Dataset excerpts
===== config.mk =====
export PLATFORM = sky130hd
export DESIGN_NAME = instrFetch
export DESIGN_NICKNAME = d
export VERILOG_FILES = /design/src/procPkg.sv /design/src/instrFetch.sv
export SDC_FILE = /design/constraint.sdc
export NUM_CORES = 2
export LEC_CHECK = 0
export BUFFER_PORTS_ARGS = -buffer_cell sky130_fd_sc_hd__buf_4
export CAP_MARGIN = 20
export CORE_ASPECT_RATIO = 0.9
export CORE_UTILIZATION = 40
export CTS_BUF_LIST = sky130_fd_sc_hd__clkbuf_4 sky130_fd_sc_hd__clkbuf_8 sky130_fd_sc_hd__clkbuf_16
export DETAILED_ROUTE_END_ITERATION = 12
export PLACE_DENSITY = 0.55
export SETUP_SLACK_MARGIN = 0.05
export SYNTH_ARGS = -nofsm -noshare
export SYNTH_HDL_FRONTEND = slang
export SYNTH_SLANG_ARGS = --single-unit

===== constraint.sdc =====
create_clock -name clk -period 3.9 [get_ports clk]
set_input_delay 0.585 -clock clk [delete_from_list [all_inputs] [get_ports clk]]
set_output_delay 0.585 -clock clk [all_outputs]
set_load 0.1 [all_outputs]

* * *

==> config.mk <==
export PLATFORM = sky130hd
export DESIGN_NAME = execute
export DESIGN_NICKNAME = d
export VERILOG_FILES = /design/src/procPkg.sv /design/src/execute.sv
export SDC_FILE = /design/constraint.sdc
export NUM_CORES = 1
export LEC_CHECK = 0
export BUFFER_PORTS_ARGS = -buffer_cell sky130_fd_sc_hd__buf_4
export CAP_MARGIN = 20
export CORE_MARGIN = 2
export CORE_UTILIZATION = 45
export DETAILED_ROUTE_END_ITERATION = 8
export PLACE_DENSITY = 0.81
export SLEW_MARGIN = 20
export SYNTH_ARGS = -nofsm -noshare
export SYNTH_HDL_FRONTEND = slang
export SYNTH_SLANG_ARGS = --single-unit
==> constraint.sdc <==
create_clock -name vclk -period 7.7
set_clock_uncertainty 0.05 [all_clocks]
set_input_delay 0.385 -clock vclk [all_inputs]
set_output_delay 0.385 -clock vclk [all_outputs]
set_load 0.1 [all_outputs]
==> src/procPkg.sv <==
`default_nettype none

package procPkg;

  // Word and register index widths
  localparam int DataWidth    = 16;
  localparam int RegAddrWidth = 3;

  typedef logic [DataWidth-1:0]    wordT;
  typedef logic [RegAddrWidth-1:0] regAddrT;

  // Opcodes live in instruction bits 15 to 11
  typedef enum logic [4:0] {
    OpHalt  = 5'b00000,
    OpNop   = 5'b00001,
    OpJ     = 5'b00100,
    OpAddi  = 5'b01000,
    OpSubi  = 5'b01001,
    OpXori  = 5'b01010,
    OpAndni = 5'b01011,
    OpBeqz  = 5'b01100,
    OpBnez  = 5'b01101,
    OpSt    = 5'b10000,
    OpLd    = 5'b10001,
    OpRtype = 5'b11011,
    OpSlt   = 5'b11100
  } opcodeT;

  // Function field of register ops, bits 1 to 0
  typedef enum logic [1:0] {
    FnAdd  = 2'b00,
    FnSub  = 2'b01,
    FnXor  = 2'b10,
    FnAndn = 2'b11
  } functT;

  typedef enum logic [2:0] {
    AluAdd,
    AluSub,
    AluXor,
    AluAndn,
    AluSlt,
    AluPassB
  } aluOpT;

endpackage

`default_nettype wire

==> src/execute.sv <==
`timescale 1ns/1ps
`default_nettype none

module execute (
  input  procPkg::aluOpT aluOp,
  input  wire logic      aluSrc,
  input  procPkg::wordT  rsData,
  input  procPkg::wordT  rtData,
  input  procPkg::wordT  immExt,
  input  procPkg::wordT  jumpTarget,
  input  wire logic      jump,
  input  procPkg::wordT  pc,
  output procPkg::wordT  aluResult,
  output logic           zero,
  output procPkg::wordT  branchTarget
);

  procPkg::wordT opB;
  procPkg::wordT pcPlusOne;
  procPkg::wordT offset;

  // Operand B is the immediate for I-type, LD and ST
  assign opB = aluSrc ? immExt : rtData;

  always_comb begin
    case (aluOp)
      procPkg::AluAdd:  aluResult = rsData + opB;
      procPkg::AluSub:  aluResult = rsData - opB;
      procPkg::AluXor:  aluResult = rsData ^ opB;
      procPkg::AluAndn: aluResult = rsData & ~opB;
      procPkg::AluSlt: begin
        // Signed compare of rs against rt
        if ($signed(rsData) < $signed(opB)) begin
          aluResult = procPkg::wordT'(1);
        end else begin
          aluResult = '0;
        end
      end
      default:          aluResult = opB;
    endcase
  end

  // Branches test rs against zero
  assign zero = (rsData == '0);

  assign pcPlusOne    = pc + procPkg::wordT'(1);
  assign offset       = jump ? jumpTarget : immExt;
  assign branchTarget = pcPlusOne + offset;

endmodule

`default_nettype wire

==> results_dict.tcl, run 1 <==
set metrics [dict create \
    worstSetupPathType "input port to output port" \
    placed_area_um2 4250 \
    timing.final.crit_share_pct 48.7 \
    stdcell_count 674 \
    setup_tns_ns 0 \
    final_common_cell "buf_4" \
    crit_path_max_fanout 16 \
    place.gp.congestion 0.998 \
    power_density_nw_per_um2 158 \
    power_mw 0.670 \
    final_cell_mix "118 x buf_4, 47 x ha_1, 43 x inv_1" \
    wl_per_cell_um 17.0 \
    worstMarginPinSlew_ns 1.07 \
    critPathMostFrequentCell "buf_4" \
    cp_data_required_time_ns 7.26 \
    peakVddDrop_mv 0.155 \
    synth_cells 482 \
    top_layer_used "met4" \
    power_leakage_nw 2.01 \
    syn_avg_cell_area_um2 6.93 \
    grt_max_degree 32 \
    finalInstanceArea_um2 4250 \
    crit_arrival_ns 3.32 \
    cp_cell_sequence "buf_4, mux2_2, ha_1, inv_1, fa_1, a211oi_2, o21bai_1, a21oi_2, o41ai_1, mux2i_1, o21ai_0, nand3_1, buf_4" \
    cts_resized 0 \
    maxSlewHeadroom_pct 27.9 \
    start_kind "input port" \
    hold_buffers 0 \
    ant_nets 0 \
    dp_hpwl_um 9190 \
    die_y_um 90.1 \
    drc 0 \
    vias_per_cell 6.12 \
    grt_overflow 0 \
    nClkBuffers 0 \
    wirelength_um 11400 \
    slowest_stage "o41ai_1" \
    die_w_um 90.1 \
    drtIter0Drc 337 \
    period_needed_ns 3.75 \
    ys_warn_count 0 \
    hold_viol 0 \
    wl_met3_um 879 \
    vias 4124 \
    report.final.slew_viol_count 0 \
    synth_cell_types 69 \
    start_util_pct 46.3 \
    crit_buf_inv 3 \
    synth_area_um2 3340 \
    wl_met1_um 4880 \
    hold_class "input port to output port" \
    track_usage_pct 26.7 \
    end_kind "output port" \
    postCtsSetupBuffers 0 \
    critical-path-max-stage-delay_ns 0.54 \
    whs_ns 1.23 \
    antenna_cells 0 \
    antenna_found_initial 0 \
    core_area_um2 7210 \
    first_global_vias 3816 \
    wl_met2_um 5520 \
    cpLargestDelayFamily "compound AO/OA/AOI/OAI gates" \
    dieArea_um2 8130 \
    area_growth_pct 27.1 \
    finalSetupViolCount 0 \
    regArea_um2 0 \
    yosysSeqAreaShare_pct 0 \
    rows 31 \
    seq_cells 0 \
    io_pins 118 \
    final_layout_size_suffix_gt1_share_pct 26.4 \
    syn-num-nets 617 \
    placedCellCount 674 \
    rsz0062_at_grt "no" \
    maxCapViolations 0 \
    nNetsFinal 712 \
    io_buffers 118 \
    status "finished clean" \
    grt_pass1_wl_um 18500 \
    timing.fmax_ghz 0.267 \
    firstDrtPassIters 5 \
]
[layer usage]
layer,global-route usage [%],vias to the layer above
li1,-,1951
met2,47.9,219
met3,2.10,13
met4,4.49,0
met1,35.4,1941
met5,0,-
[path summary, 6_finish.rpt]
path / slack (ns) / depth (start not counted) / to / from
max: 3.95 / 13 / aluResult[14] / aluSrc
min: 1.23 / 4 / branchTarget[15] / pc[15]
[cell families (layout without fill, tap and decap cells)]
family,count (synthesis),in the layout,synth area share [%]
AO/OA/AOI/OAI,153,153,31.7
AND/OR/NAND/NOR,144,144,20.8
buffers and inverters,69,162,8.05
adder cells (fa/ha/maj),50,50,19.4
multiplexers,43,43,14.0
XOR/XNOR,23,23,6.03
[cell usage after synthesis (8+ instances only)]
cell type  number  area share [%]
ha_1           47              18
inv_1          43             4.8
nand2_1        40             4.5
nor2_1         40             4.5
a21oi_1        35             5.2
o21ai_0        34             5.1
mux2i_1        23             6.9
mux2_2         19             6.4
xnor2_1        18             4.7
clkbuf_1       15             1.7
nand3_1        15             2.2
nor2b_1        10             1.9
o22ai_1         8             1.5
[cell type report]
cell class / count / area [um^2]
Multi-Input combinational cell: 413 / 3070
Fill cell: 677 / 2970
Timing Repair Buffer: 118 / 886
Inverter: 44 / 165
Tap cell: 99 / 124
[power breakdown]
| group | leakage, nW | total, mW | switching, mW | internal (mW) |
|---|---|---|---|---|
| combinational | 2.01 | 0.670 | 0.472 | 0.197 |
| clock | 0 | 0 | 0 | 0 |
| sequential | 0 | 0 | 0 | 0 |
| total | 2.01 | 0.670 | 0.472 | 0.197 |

==

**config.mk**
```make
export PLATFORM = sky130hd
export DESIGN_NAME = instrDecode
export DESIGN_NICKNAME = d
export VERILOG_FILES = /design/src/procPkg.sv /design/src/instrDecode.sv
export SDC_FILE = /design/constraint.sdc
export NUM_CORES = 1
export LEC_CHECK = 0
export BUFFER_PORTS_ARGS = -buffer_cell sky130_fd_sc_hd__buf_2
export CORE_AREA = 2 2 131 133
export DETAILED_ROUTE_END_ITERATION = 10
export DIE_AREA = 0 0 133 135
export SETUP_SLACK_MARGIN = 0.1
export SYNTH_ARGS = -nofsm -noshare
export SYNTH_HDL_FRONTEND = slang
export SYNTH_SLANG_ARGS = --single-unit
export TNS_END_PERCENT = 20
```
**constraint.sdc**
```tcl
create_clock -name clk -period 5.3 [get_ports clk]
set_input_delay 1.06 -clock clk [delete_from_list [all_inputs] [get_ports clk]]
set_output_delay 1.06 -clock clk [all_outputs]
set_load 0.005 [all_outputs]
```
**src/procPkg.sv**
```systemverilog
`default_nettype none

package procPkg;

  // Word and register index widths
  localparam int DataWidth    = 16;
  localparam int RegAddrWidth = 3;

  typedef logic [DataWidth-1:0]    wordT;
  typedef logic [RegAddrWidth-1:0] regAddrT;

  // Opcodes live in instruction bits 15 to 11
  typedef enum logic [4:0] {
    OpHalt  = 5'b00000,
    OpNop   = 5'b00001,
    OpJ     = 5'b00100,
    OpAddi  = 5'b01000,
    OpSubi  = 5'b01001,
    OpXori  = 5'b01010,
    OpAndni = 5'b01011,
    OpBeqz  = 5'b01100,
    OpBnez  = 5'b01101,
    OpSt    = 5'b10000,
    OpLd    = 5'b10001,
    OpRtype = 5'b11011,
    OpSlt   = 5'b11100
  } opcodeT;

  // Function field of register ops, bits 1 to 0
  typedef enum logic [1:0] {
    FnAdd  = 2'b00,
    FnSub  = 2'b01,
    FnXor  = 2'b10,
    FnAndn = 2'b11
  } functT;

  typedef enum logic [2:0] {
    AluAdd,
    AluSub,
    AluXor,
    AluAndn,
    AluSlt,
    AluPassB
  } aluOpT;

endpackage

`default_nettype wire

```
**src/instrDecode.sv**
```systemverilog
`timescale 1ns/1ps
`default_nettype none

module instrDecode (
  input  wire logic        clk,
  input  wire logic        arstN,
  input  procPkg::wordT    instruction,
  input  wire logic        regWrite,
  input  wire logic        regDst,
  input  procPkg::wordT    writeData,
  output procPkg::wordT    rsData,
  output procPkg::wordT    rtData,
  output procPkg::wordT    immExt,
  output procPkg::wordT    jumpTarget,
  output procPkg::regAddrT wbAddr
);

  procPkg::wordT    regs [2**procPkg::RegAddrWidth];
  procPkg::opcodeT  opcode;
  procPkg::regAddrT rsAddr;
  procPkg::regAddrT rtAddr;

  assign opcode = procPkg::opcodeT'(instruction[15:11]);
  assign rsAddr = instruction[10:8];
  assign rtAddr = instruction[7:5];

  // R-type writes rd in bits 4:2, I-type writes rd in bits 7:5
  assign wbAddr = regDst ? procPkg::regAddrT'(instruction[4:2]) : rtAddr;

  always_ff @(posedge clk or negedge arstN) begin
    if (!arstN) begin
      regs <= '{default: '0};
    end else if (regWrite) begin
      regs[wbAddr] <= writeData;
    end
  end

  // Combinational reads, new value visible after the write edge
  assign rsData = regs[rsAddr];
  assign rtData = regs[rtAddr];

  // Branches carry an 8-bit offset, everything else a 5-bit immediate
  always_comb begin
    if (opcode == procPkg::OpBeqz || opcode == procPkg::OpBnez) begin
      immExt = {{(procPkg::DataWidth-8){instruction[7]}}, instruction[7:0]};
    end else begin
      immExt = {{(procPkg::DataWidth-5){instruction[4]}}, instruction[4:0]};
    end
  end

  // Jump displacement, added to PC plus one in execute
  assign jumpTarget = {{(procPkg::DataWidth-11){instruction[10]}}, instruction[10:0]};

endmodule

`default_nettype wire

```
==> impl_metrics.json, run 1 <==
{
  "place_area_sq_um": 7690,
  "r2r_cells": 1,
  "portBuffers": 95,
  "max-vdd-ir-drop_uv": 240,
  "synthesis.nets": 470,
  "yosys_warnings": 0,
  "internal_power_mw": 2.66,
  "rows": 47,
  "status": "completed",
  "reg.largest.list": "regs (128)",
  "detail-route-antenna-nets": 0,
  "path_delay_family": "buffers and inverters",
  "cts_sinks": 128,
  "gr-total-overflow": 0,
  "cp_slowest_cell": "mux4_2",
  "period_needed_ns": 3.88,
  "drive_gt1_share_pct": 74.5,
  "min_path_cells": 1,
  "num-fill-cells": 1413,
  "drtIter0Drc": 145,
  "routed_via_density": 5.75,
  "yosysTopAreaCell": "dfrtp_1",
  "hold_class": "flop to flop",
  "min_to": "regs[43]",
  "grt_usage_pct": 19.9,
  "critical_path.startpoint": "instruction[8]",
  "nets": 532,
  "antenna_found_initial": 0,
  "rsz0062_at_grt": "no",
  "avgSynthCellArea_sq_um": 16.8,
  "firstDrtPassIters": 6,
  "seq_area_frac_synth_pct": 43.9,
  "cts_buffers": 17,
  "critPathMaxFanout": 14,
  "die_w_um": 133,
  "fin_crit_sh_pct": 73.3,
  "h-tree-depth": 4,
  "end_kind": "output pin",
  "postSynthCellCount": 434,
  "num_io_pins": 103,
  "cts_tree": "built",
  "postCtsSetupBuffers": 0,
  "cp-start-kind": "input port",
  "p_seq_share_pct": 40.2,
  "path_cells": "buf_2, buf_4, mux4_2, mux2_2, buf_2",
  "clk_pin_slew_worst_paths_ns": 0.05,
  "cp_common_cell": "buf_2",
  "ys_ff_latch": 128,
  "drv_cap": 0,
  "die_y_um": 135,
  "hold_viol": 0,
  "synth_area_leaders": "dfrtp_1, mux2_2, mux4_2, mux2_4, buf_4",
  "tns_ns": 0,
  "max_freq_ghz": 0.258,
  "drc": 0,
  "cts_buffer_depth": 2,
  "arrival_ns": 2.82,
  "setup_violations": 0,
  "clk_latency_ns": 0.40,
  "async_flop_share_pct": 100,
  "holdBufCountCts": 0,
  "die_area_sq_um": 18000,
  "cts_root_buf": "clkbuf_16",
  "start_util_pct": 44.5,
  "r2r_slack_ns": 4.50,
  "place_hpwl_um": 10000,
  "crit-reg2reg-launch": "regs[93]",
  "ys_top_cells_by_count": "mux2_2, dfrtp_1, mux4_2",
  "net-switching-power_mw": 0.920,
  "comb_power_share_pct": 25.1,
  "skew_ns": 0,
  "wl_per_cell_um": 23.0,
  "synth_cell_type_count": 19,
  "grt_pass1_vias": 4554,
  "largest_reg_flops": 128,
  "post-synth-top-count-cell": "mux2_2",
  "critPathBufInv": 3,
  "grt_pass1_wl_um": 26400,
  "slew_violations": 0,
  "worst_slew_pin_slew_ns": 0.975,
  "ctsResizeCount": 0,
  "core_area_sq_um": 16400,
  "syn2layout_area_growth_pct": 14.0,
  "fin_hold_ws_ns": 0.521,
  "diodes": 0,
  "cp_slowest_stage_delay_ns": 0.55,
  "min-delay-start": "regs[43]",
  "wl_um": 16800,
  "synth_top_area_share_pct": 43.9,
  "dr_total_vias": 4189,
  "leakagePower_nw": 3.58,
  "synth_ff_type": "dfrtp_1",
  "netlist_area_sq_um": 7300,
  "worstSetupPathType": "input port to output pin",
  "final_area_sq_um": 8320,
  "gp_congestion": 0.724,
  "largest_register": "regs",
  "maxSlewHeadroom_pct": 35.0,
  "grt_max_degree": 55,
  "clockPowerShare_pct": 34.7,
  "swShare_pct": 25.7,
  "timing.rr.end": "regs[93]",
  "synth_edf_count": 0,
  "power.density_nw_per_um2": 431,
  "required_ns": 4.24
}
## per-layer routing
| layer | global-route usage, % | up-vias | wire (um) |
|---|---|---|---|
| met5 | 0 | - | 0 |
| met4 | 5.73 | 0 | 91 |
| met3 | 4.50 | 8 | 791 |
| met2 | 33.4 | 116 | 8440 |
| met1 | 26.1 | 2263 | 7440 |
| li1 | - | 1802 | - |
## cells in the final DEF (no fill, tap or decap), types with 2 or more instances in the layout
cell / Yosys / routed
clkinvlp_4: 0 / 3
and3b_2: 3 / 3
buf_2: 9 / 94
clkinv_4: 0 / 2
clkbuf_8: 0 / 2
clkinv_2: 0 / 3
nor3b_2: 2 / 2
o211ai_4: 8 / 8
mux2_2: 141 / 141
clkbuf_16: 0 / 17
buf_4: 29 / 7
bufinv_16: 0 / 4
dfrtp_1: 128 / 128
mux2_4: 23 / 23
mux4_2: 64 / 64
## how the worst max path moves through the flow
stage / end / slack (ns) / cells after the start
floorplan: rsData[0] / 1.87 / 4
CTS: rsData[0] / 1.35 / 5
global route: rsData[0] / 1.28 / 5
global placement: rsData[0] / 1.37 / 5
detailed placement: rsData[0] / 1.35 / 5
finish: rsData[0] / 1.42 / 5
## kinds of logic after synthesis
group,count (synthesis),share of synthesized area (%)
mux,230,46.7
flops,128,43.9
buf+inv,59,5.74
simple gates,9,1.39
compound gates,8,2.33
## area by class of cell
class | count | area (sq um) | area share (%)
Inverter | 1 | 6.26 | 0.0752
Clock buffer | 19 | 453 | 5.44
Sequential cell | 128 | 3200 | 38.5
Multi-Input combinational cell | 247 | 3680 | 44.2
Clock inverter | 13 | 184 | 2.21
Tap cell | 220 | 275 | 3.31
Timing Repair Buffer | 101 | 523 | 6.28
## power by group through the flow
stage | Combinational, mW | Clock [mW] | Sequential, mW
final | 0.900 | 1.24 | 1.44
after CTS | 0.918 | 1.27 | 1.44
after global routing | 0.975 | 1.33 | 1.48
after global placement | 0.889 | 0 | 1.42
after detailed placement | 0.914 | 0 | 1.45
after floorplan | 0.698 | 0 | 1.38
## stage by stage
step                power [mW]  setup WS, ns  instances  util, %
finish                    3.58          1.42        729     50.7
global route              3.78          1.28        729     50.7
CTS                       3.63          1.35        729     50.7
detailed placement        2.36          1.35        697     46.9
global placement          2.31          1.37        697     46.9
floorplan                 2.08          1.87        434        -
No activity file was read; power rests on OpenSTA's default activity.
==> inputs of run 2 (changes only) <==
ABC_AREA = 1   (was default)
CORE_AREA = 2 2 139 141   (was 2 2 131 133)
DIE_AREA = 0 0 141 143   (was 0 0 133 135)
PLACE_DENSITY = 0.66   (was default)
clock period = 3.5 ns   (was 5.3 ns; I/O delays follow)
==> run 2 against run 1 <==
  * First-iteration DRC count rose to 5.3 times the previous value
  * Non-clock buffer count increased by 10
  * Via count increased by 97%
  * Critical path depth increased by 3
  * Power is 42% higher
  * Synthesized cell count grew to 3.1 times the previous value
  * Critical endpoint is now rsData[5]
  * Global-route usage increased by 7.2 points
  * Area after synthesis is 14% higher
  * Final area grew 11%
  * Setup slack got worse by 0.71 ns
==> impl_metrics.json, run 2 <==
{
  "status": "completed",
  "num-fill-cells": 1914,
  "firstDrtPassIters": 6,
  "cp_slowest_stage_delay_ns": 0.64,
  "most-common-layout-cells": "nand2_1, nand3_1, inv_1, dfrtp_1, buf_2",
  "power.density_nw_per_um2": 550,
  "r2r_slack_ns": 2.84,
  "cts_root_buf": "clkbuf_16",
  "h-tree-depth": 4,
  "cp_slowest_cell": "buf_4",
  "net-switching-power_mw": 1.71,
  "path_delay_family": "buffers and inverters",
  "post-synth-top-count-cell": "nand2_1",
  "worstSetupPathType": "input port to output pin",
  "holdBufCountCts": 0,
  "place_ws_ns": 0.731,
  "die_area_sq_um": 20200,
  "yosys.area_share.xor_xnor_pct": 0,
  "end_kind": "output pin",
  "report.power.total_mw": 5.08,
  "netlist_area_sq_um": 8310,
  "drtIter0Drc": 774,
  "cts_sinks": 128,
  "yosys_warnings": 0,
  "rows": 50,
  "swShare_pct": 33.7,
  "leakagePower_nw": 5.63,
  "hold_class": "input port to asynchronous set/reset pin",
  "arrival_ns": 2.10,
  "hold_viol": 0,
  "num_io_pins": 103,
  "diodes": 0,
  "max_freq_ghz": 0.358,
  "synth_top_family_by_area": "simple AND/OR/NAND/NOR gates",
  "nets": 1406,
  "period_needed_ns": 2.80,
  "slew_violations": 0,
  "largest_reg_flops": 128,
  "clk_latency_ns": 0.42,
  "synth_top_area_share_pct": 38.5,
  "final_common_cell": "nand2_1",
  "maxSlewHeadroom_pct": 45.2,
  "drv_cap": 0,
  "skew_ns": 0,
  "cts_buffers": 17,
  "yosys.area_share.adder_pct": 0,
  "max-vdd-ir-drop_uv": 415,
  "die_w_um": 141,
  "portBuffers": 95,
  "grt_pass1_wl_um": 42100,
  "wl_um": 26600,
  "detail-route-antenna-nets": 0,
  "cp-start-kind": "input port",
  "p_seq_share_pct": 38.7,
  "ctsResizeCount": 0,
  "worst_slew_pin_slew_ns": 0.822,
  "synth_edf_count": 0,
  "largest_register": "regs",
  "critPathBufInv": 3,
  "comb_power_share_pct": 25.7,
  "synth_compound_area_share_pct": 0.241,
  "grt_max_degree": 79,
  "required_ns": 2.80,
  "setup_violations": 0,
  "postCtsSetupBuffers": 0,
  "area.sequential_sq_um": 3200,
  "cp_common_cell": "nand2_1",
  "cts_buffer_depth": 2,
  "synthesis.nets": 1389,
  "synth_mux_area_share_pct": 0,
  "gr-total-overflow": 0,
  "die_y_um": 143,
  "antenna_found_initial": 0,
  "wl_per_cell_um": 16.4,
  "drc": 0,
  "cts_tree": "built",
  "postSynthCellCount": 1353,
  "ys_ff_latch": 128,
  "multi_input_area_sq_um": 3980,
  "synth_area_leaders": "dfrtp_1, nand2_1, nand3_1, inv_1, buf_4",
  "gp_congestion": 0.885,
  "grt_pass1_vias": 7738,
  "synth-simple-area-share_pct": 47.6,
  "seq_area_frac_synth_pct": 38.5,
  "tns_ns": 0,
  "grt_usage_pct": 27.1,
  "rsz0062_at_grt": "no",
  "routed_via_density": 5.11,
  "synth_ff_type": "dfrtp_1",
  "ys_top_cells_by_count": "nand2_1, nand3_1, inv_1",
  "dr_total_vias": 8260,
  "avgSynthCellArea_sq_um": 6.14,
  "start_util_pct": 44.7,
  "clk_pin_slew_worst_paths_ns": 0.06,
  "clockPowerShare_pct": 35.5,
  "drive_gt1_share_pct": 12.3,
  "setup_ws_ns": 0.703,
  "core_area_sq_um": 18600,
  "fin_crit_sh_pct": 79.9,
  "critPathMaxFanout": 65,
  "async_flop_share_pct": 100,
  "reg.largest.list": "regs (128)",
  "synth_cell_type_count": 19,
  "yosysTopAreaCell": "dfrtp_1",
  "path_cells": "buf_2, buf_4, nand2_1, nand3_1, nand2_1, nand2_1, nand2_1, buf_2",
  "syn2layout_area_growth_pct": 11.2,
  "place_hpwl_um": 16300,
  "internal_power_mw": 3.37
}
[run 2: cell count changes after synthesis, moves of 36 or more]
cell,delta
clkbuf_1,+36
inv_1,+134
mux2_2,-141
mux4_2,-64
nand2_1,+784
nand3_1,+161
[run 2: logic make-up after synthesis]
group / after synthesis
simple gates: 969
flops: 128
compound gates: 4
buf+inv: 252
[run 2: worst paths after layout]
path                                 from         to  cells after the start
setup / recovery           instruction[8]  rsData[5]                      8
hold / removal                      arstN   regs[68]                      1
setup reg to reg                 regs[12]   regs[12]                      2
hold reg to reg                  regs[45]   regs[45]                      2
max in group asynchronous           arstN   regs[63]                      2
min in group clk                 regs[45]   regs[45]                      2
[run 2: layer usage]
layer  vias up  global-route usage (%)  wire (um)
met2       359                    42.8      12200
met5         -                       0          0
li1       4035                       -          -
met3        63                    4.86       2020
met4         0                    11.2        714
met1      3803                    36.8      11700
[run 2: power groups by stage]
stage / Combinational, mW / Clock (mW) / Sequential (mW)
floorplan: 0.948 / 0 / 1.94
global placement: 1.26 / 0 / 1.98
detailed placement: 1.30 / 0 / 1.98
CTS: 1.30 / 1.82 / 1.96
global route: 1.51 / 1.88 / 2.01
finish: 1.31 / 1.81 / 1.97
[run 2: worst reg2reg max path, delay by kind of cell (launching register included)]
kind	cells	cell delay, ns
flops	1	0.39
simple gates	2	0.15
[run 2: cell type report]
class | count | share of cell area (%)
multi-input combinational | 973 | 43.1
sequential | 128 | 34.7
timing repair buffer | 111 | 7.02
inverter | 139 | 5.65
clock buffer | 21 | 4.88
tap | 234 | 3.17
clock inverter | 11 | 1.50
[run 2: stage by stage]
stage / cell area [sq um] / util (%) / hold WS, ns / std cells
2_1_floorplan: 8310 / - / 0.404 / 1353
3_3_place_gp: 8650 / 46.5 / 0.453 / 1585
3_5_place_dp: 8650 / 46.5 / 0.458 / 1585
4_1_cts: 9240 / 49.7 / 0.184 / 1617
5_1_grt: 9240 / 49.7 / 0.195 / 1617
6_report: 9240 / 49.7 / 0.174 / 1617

» What you have to do
Report, from the entries above, each line where "routing" is found.

» Expected answer
## per-layer routing
after global routing | 0.975 | 1.33 | 1.48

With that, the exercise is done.